▶ What you will do
Filter the entries below down to the lines that hold "timing".

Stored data

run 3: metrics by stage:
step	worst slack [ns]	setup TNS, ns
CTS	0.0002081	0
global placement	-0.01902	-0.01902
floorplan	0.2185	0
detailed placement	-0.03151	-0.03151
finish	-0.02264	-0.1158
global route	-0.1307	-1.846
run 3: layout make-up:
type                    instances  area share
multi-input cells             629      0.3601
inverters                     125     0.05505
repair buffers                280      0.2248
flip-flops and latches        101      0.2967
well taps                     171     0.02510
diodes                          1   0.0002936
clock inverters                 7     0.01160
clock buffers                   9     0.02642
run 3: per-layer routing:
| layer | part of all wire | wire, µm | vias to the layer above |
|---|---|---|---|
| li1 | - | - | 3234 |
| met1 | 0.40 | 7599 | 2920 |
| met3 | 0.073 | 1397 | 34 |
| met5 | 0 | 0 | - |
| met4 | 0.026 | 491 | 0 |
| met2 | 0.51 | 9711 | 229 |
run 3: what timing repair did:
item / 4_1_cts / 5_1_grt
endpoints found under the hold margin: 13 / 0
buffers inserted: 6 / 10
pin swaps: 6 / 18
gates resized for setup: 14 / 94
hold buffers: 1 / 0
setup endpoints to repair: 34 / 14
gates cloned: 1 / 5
## src/rtl/conv_window_buf.sv

```systemverilog
// Sliding KxK window line buffer: K-1 line memories feed a KxK shift window, and one
// registered window is emitted per accepted pixel that lands on a stride-aligned position.
module conv_window_buf #(
    parameter int unsigned WIDTH     = 15,
    parameter int unsigned HEIGHT    = 19,
    parameter int unsigned DATA_BITS = 32,
    parameter int unsigned K         = 3,
    parameter int unsigned STRIDE    = 1
) (
    input  logic                     clk,
    input  logic                     rst_n,
    input  logic                     sync_clr,
    input  logic                     valid_in,
    input  logic [DATA_BITS-1:0]     data_in,
    output logic [K*K*DATA_BITS-1:0] data_out,
    output logic                     valid_out,
    output logic                     frame_done
);

    localparam int unsigned CW     = $clog2(WIDTH);
    localparam int unsigned RW     = $clog2(HEIGHT);
    localparam int unsigned PW     = (STRIDE > 1) ? $clog2(STRIDE) : 1;
    localparam int unsigned OUT_W  = (WIDTH - K) / STRIDE + 1;
    localparam int unsigned OUT_H  = (HEIGHT - K) / STRIDE + 1;
    localparam int unsigned LAST_C = K - 1 + (OUT_W - 1) * STRIDE;
    localparam int unsigned LAST_R = K - 1 + (OUT_H - 1) * STRIDE;

    localparam logic [CW-1:0] COL_MAX  = CW'(WIDTH - 1);
    localparam logic [CW-1:0] COL_WIN  = CW'(K - 1);
    localparam logic [CW-1:0] COL_LAST = CW'(LAST_C);
    localparam logic [RW-1:0] ROW_MAX  = RW'(HEIGHT - 1);
    localparam logic [RW-1:0] ROW_WIN  = RW'(K - 1);
    localparam logic [RW-1:0] ROW_LAST = RW'(LAST_R);
    localparam logic [PW-1:0] PH_MAX   = PW'(STRIDE - 1);

    logic [CW-1:0] in_col, cur_col;
    logic [RW-1:0] in_row, cur_row;
    logic [PW-1:0] col_ph, cur_col_ph;
    logic [PW-1:0] row_ph, cur_row_ph;
    logic          accept, emit, last_win;

    logic [DATA_BITS-1:0]     line_mem [K-1][WIDTH];
    logic [DATA_BITS-1:0]     win      [K][K];
    logic [DATA_BITS-1:0]     win_nxt  [K][K];
    logic [DATA_BITS-1:0]     col_vec  [K];
    logic [K*K*DATA_BITS-1:0] win_flat;

    // A clear in the same cycle as valid_in makes this pixel (0,0) of the new frame.
    always_comb begin
        cur_col    = sync_clr ? '0 : in_col;
        cur_row    = sync_clr ? '0 : in_row;
        cur_col_ph = sync_clr ? '0 : col_ph;
        cur_row_ph = sync_clr ? '0 : row_ph;
        accept     = valid_in & rst_n;
        emit       = accept && (cur_col >= COL_WIN) && (cur_row >= ROW_WIN) &&
                     (cur_col_ph == '0) && (cur_row_ph == '0);
        last_win   = emit && (cur_col == COL_LAST) && (cur_row == ROW_LAST);
    end

    always_comb begin
        for (int unsigned j = 0; j + 1 < K; j++) begin
            col_vec[j] = line_mem[j][cur_col];
        end
        col_vec[K-1] = data_in;
        win_flat = '0;
        for (int unsigned r = 0; r < K; r++) begin
            for (int unsigned c = 0; c + 1 < K; c++) begin
                win_nxt[r][c] = win[r][c+1];
            end
            win_nxt[r][K-1] = col_vec[r];
            for (int unsigned c = 0; c < K; c++) begin
                win_flat[(r*K+c)*DATA_BITS +: DATA_BITS] = win_nxt[r][c];
            end
        end
    end

    // Line memories shift one row older per accepted pixel at the same column.
    always_ff @(posedge clk) begin
        if (accept) begin
            for (int unsigned j = 0; j + 2 < K; j++) begin
                line_mem[j][cur_col] <= line_mem[j+1][cur_col];
            end
            line_mem[K-2][cur_col] <= data_in;
            for (int unsigned r = 0; r < K; r++) begin
                for (int unsigned c = 0; c < K; c++) begin
                    win[r][c] <= win_nxt[r][c];
                end
            end
        end
    end

    always_ff @(posedge clk) begin
        if (!rst_n) begin
            in_col     <= '0;
            in_row     <= '0;
            col_ph     <= '0;
            row_ph     <= '0;
            valid_out  <= 1'b0;
            frame_done <= 1'b0;
            data_out   <= '0;
        end else begin
            valid_out  <= emit;
            frame_done <= last_win;
            if (emit) begin
                data_out <= win_flat;
            end
            if (accept) begin
                if (cur_col == COL_MAX) begin
                    in_col <= '0;
                    col_ph <= '0;
                    if (cur_row == ROW_MAX) begin
                        in_row <= '0;
                        row_ph <= '0;
                    end else begin
                        in_row <= cur_row + 1'b1;
                        if (cur_row >= ROW_WIN) begin
                            row_ph <= (cur_row_ph == PH_MAX) ? '0 : cur_row_ph + 1'b1;
                        end else begin
                            row_ph <= cur_row_ph;
                        end
                    end
                end else begin
                    in_col <= cur_col + 1'b1;
                    in_row <= cur_row;
                    row_ph <= cur_row_ph;
                    if (cur_col >= COL_WIN) begin
                        col_ph <= (cur_col_ph == PH_MAX) ? '0 : cur_col_ph + 1'b1;
                    end else begin
                        col_ph <= cur_col_ph;
                    end
                end
            end else if (sync_clr) begin
                in_col <= '0;
                in_row <= '0;
                col_ph <= '0;
                row_ph <= '0;
            end
        end
    end

endmodule

```
$ cat config.mk
export PLATFORM = sky130hd
export DESIGN_NAME = spi_master_byte
export DESIGN_NICKNAME = d
export VERILOG_FILES = /design/src/rtl/spi_master_byte.sv
export SDC_FILE = /design/constraint.sdc
export NUM_CORES = 1
export LEC_CHECK = 0
export BUFFER_PORTS_ARGS = -buffer_cell sky130_fd_sc_hd__buf_2
export CORE_MARGIN = 1.5
export CORE_UTILIZATION = 41
export DETAILED_ROUTE_END_ITERATION = 8
export GPL_ROUTABILITY_DRIVEN = 1
export PLACE_DENSITY = 0.71
export REMOVE_ABC_BUFFERS = 1
export SLEW_MARGIN = 20
export SYNTH_ARGS = -nofsm -noshare
export SYNTH_HDL_FRONTEND = slang
export SYNTH_SLANG_ARGS = --single-unit
$ cat constraint.sdc
create_clock -name sys_clk -period 6.3 [get_ports sys_clk]
set_clock_uncertainty 0.15 [all_clocks]
set_input_delay 0.315 -clock sys_clk [delete_from_list [all_inputs] [get_ports sys_clk]]
set_output_delay 0.315 -clock sys_clk [all_outputs]
set_load 0.005 [all_outputs]
$ cat src/rtl/spi_master_byte.sv
// Byte-wide SPI master: one byte per wr_req/wr_ack exchange, full duplex,
// with DCLK derived from sys_clk and nCS as a registered copy of CS_reg.
module spi_master_byte #(
  parameter logic [15:0] CLK_DIV = 16'd2,
  parameter bit          CPOL    = 1'b0,
  parameter bit          CPHA    = 1'b0
) (
  input  logic       sys_clk,
  input  logic       rst_n,
  input  logic       CS_reg,
  input  logic       wr_req,
  input  logic [7:0] send_data,
  output logic       wr_ack,
  output logic [7:0] data_recv,
  output logic       nCS,
  output logic       DCLK,
  output logic       MOSI,
  input  logic       MISO,
  output logic [2:0] dbg_state
);

  // Handshake: wr_req is a level request sampled only in IDLE; once a byte is
  // accepted it always runs to completion and wr_ack pulses for exactly one
  // cycle with data_recv valid in that cycle (held until the next wr_ack).
  typedef enum logic [2:0] {
    IDLE  = 3'd0,
    LOAD  = 3'd1,
    SHIFT = 3'd2,
    ACK   = 3'd3,
    GUARD = 3'd4
  } state_t;

  localparam logic [15:0] DIV_LAST = CLK_DIV - 16'd1;

  state_t      state;
  logic [15:0] div_cnt;
  logic [3:0]  edge_cnt;
  logic [7:0]  tx_sr;
  logic [7:0]  rx_sr;
  logic [7:0]  rx_next;

  assign rx_next   = {rx_sr[6:0], MISO};
  assign dbg_state = state;

  always_ff @(posedge sys_clk or negedge rst_n) begin
    if (!rst_n) begin
      state     <= IDLE;
      div_cnt   <= 16'd0;
      edge_cnt  <= 4'd0;
      tx_sr     <= 8'd0;
      rx_sr     <= 8'd0;
      wr_ack    <= 1'b0;
      data_recv <= 8'd0;
      DCLK      <= CPOL;
      MOSI      <= 1'b0;
    end else begin
      wr_ack <= 1'b0;
      case (state)
        IDLE: begin
          DCLK <= CPOL;
          MOSI <= 1'b0;
          if (wr_req) state <= LOAD;
        end
        LOAD: begin
          div_cnt  <= 16'd0;
          edge_cnt <= 4'd0;
          // CPHA=0 needs bit 7 on the line before the first (sampling) edge
          if (!CPHA) begin
            MOSI  <= send_data[7];
            tx_sr <= {send_data[6:0], 1'b0};
          end else begin
            tx_sr <= send_data;
          end
          state <= SHIFT;
        end
        SHIFT: begin
          if (div_cnt == DIV_LAST) begin
            div_cnt  <= 16'd0;
            DCLK     <= ~DCLK;
            edge_cnt <= edge_cnt + 4'd1;
            if (edge_cnt[0] == CPHA) begin
              rx_sr <= rx_next;
            end else begin
              MOSI  <= tx_sr[7];
              tx_sr <= {tx_sr[6:0], 1'b0};
            end
            // the 16th edge may itself be a sample edge (CPHA=1)
            if (edge_cnt == 4'd15) begin
              wr_ack    <= 1'b1;
              data_recv <= CPHA ? rx_next : rx_sr;
              state     <= ACK;
            end
          end else begin
            div_cnt <= div_cnt + 16'd1;
          end
        end
        ACK: begin
          MOSI  <= 1'b0;
          state <= GUARD;
        end
        GUARD: state <= IDLE;
        default: state <= IDLE;
      endcase
    end
  end

  always_ff @(posedge sys_clk or negedge rst_n) begin
    if (!rst_n) nCS <= 1'b1;
    else        nCS <= CS_reg;
  end

endmodule
==> flow_summary_export.csv <==
group,metric,value,unit
hold_path,hold_class,"in -> reg",
grt,grt-ovfl-total,0,
logic_synthesis,ys_seq_area_share,53.7,%
sta,setup_viol,0,
cts,insertion_delay,0.31,ns
die,core_area,5510,sq um
setup_path,required,6.35,ns
route,postRouteAntennaNets,0,
layout,layout-drive-gt1-share,25.6,%
die,die_height,78.4,um
logic_synthesis,synth_edf_count,0,
setup_path,reg2reg_slack,3.79,ns
placed_design,gp_congestion,0.788,
route,remaining_drc_errors,0,
logic_synthesis,synth_cell_type_count,43,
route,wirelength,4650,um
logic_synthesis,synth_top_area_share,52.6,%
logic_synthesis,synthTopCellsByArea,"dfrtp_1, mux2_2, nand2_1, o21ai_0, nor4_1",
placed_design,dpl.hpwl,3080,um
layout,final_cell_area,2660,sq um
grt,antenna_found_initial,0,
route,drt_iter0_markers,110,
setup_path,cp_max_fo,11,
cts,ctsLongestPathBuffers,2,
grt,grtUsageTotal,16.6,%
logic_synthesis,synth_top_cell_by_area,"dfrtp_1",
logic_synthesis,syn_area,2330,sq um
route,vias,1723,
layout,layout.nets,257,
layout,fin_util,48.2,%
die,rows,27,
sta,fin_crit,2.51,ns
sta,period_share,39.9,%
logic_synthesis,yosys_most_used_dff,"dfrtp_1",
logic_synthesis,synthArstFlopShare,100,%
setup_path,cp.arrival,2.56,ns
placed_design,port_buffers,27,
grt,grt_pass1_wl,7960,um
sta,timing.fmax,398,MHz
grt,grt_pass1_vias,1705,
pwr,p_leak,1.28,nW
layout,n_antenna_cell,0,
cts,clock_tree.root_cell,"clkbuf_8",
pwr,p_per_area,387,nW/um^2
logic_synthesis,ys_warn_count,0,
die,ioPinCount,28,
die,dieArea,6150,sq um
setup_path,crit_path_end_kind,"flip-flop",
cts,htree_levels,2,
route,via_per_inst,5.49,
logic_synthesis,syn_area_per_cell,10.9,sq um
layout,areaGrowthSynthToFinish,13.8,%
pwr,max-vdd-ir-drop,0.238,mV
logic_synthesis,synthTopCellsByCount,"dfrtp_1, nand2_1, mux2_2, o21ai_0, nor2_1",
sta,setup_tns,0,ns
setup_path,path_class,"reg -> reg",
run,drv_cap,0,
grt,grt_max_degree,51,
logic_synthesis,ys_seq_elements,50,
die,die_w,78.4,um
logic_synthesis,yosysMostFrequentCell,"dfrtp_1",
setup_path,worst_setup_path_start_kind,"flip-flop",
cts,cts_tree,"yes",
cts,post_cts_buffers,0,
cts,clk_pin_slew,0.10,ns
outcome,status,"completed",
logic_synthesis,netlist_instances,214,
sta,hold_slack,0.0370,ns
sta,final_max_slew_viol_count,0,
die,initial_core_util,42.4,%
cts,numCtsBuffers,5,
sta,hold_viol_final,0,
sta,tightest_slew,0.829,ns
sta,rsz0062_at_grt,"false",
sta,max_slew_margin,44.6,%
route,avgRoutedWirePerCell,14.8,um
route,drtPass1Iterations,4,
placed_design,placedInstanceArea,2510,sq um
cts,clock-sinks,50,
cells by family after synthesis:
family | count (synthesis) | share of synthesized area [%]
simple gates | 76 | 18.0
compound gates | 52 | 14.6
flops | 50 | 53.7
mux | 18 | 8.64
buf+inv | 13 | 2.74
fa+ha+maj | 3 | 1.61
xor+xnor | 2 | 0.751
through the flow:
| stage | power [mW] | setup slack, ns | instances |
|---|---|---|---|
| floorplan | 0.684 | 4.09 | 204 |
| global placement | 0.780 | 3.61 | 304 |
| detailed placement | 0.792 | 3.57 | 304 |
| CTS | 1.03 | 3.57 | 314 |
| global route | 1.10 | 3.56 | 314 |
| finish | 1.03 | 3.79 | 314 |
what timing repair did:
action,in CTS,in global routing
gates resized for setup,0,0
hold endpoints to repair,50,0
hold buffers,2,0
setup endpoints to repair,0,0
worst max-delay path: stages, from the launching register on:
cell	delay [ns]
dfrtp_1	0.41
inv_1	0.08
ha_1	0.13
nor3b_1	0.24
and4_1	0.49
and3_1	0.51
mux2_2	0.39
routing by layer:
metal  track usage (%)  wire (um)
met1              22.1       2300
met2              26.9       2140
met3              3.84        152
met4              5.71         54
met5                 0          0
state kept, by name, indices dropped and copies added (netlist names):
signal / count
data_recv: 8
div_cnt: 16
nCS: 1
tx_sr: 7
MOSI: 1
dbg_state: 3
DCLK: 1
edge_cnt: 4
wr_ack: 1
rx_sr: 8
final timing paths:
path	end	start	depth (start not counted)
max reg2reg	data_recv[7]	div_cnt[1]	6
max	data_recv[7]	div_cnt[1]	6
max in group asynchronous	tx_sr[7]	rst_n	3
min in group asynchronous	div_cnt[4]	rst_n	3
min	tx_sr[1]	send_data[0]	3
min reg2reg	DCLK	DCLK	1
power by group:
part           switching, mW  internal (mW)  leakage, nW
registers             0.0619          0.388        0.663
clock network          0.115          0.121       0.0591
logic                  0.203          0.138        0.553
total                  0.380          0.648         1.28
area by class of cell:
cell class / instances / area (sq um)
clock buffer: 5 / 68.8
multi-input combinational: 151 / 1020
fill: 513 / 2850
timing repair buffer: 30 / 163
clock inverter: 3 / 47.5
inverter: 3 / 11.3
tap: 72 / 90.1
sequential: 50 / 1250
cells in the final DEF (no fill, tap or decap), types with 2 or more instances in the layout:
cell type      instances
a21o_1                 6
a21oi_1                7
a2bb2oi_1              5
a31oi_1                6
and3_1                 6
buf_2                 27
clkbuf_8               5
dfrtp_1               49
dlygate4sd3_1          2
ha_1                   3
inv_1                  2
inv_6                  2
mux2_2                17
nand2_1               20
nand3_1                6
nand4_1                3
nor2_1                 9
nor2_2                 2
nor2_4                 2
nor3_1                 6
nor3b_1                3
nor4_1                 8
o21ai_0               14
o22ai_1                7
or3_1                  4
xor2_1                 2
Power figures use the tool's default switching activity.
`src/rtl/uart_pkg.sv`:
```
// -----------------------------------------------------------------------------
// uart_pkg
// Shared types and constants for the UART controller blocks.
//   tx_state_t      : transmit serializer FSM states
//   parity_t        : frame parity mode
//   UART_IDLE_LEVEL : level of the serial line when nothing is sent
//   parity_bit()    : parity bit for a given mode from the XOR of the data bits
// -----------------------------------------------------------------------------
package uart_pkg;

    typedef enum logic [2:0] {
        TX_IDLE,
        TX_START,
        TX_DATA,
        TX_PARITY,
        TX_STOP
    } tx_state_t;

    typedef enum logic [1:0] {
        PAR_NONE,
        PAR_EVEN,
        PAR_ODD
    } parity_t;

    localparam logic UART_IDLE_LEVEL = 1'b1;

    // Even parity makes the total number of ones even, so the bit equals the
    // XOR of the data; odd parity is its inverse. PAR_NONE never transmits it.
    function automatic logic parity_bit(input parity_t mode, input logic data_xor);
        return (mode == PAR_ODD) ? ~data_xor : data_xor;
    endfunction

endpackage

```
`src/rtl/uart_tx_serializer.sv`:
```
// -----------------------------------------------------------------------------
// uart_tx_serializer
// Serializes one byte per frame onto txd: start bit, DATA_BITS data bits
// LSB-first, optional parity bit, STOP_BITS stop bits. Each bit lasts from one
// baud_tick to the next; tx_en starts the baud tick generator on accept and
// tx_done stops it on the final stop-bit tick.
//
// Ports
//   clk_16mhz : system clock, rising edge
//   rst       : synchronous active-high reset
//   in_data   : byte to send, sampled on accept
//   in_valid  : in_data is valid
//   in_ready  : block can accept (IDLE only, registered)
//   baud_tick : one-cycle bit-period strobe from the generator
//   tx_en     : one-cycle start request to the generator (combinational)
//   tx_done   : stop request to the generator (combinational, high in reset)
//   txd       : serial line, idle high (registered)
//   busy      : a frame is in progress (registered)
// -----------------------------------------------------------------------------
module uart_tx_serializer
    import uart_pkg::*;
#(
    parameter int      DATA_BITS = 8,
    parameter parity_t PARITY    = PAR_NONE,
    parameter int      STOP_BITS = 1
) (
    input  logic                 clk_16mhz,
    input  logic                 rst,
    input  logic [DATA_BITS-1:0] in_data,
    input  logic                 in_valid,
    output logic                 in_ready,
    input  logic                 baud_tick,
    output logic                 tx_en,
    output logic                 tx_done,
    output logic                 txd,
    output logic                 busy
);

    localparam int               CNT_W     = $clog2(DATA_BITS);
    localparam logic [CNT_W-1:0] LAST_BIT  = CNT_W'(DATA_BITS - 1);
    localparam logic             LAST_STOP = 1'(STOP_BITS - 1);

    tx_state_t            state_q, state_d;
    logic [DATA_BITS-1:0] shift_q, shift_d;
    logic [CNT_W-1:0]     bit_cnt_q, bit_cnt_d;
    logic                 stop_cnt_q, stop_cnt_d;
    logic                 parity_q, parity_d;
    logic                 txd_q, txd_d;
    logic                 in_ready_q, in_ready_d;
    logic                 busy_q, busy_d;

    logic accept;
    logic last_stop;

    assign accept    = in_valid & in_ready_q;
    assign last_stop = (state_q == TX_STOP) && (stop_cnt_q == LAST_STOP);

    // Generator handshake: tx_en can only occur in IDLE and tx_done only in
    // STOP or reset, and tx_en is masked by reset, so they never overlap.
    // tx_done is held during reset because the generator's enable has no reset.
    assign tx_en   = accept & ~rst;
    assign tx_done = (last_stop & baud_tick) | rst;

    assign in_ready = in_ready_q;
    assign busy     = busy_q;
    assign txd      = txd_q;

    always_comb begin
        // NOTE: every _d signal gets its hold value first, so no path through
        // the case statements leaves one unassigned and no latch is inferred.
        state_d    = state_q;
        shift_d    = shift_q;
        bit_cnt_d  = bit_cnt_q;
        stop_cnt_d = stop_cnt_q;
        parity_d   = parity_q;

        unique case (state_q)
            TX_IDLE: begin
                if (accept) begin
                    shift_d    = in_data;
                    parity_d   = parity_bit(PARITY, ^in_data);
                    bit_cnt_d  = '0;
                    stop_cnt_d = 1'b0;
                    state_d    = TX_START;
                end
            end
            TX_START: begin
                if (baud_tick) state_d = TX_DATA;
            end
            TX_DATA: begin
                if (baud_tick) begin
                    shift_d = shift_q >> 1;
                    // Counter stops at the last bit instead of wrapping.
                    if (bit_cnt_q == LAST_BIT) begin
                        state_d = (PARITY == PAR_NONE) ? TX_STOP : TX_PARITY;
                    end else begin
                        bit_cnt_d = bit_cnt_q + CNT_W'(1);
                    end
                end
            end
            TX_PARITY: begin
                if (baud_tick) state_d = TX_STOP;
            end
            TX_STOP: begin
                if (baud_tick) begin
                    if (last_stop) state_d    = TX_IDLE;
                    else           stop_cnt_d = stop_cnt_q + 1'b1;
                end
            end
            default: state_d = TX_IDLE;
        endcase

        // Line level follows the state being entered, so txd changes on the
        // same edge as the state and is glitch-free from a flop.
        unique case (state_d)
            TX_START:  txd_d = 1'b0;
            TX_DATA:   txd_d = shift_d[0];
            TX_PARITY: txd_d = parity_d;
            default:   txd_d = UART_IDLE_LEVEL;
        endcase

        in_ready_d = (state_d == TX_IDLE);
        busy_d     = (state_d != TX_IDLE);
    end

    always_ff @(posedge clk_16mhz) begin
        // NOTE: sequential state uses non-blocking assignments only, so every
        // flop samples the values from before this edge.
        if (rst) begin
            // NOTE: the shift register and parity flop are cleared as well, so
            // a frame aborted by reset leaves no partial data behind.
            state_q    <= TX_IDLE;
            shift_q    <= '0;
            bit_cnt_q  <= '0;
            stop_cnt_q <= 1'b0;
            parity_q   <= 1'b0;
            txd_q      <= UART_IDLE_LEVEL;
            in_ready_q <= 1'b0;
            busy_q     <= 1'b0;
        end else begin
            state_q    <= state_d;
            shift_q    <= shift_d;
            bit_cnt_q  <= bit_cnt_d;
            stop_cnt_q <= stop_cnt_d;
            parity_q   <= parity_d;
            txd_q      <= txd_d;
            in_ready_q <= in_ready_d;
            busy_q     <= busy_d;
        end
    end

endmodule

```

▶ Answer box
run 3: what timing repair did:
sta,timing.fmax,398,MHz
what timing repair did:
final timing paths:
timing repair buffer: 30 / 163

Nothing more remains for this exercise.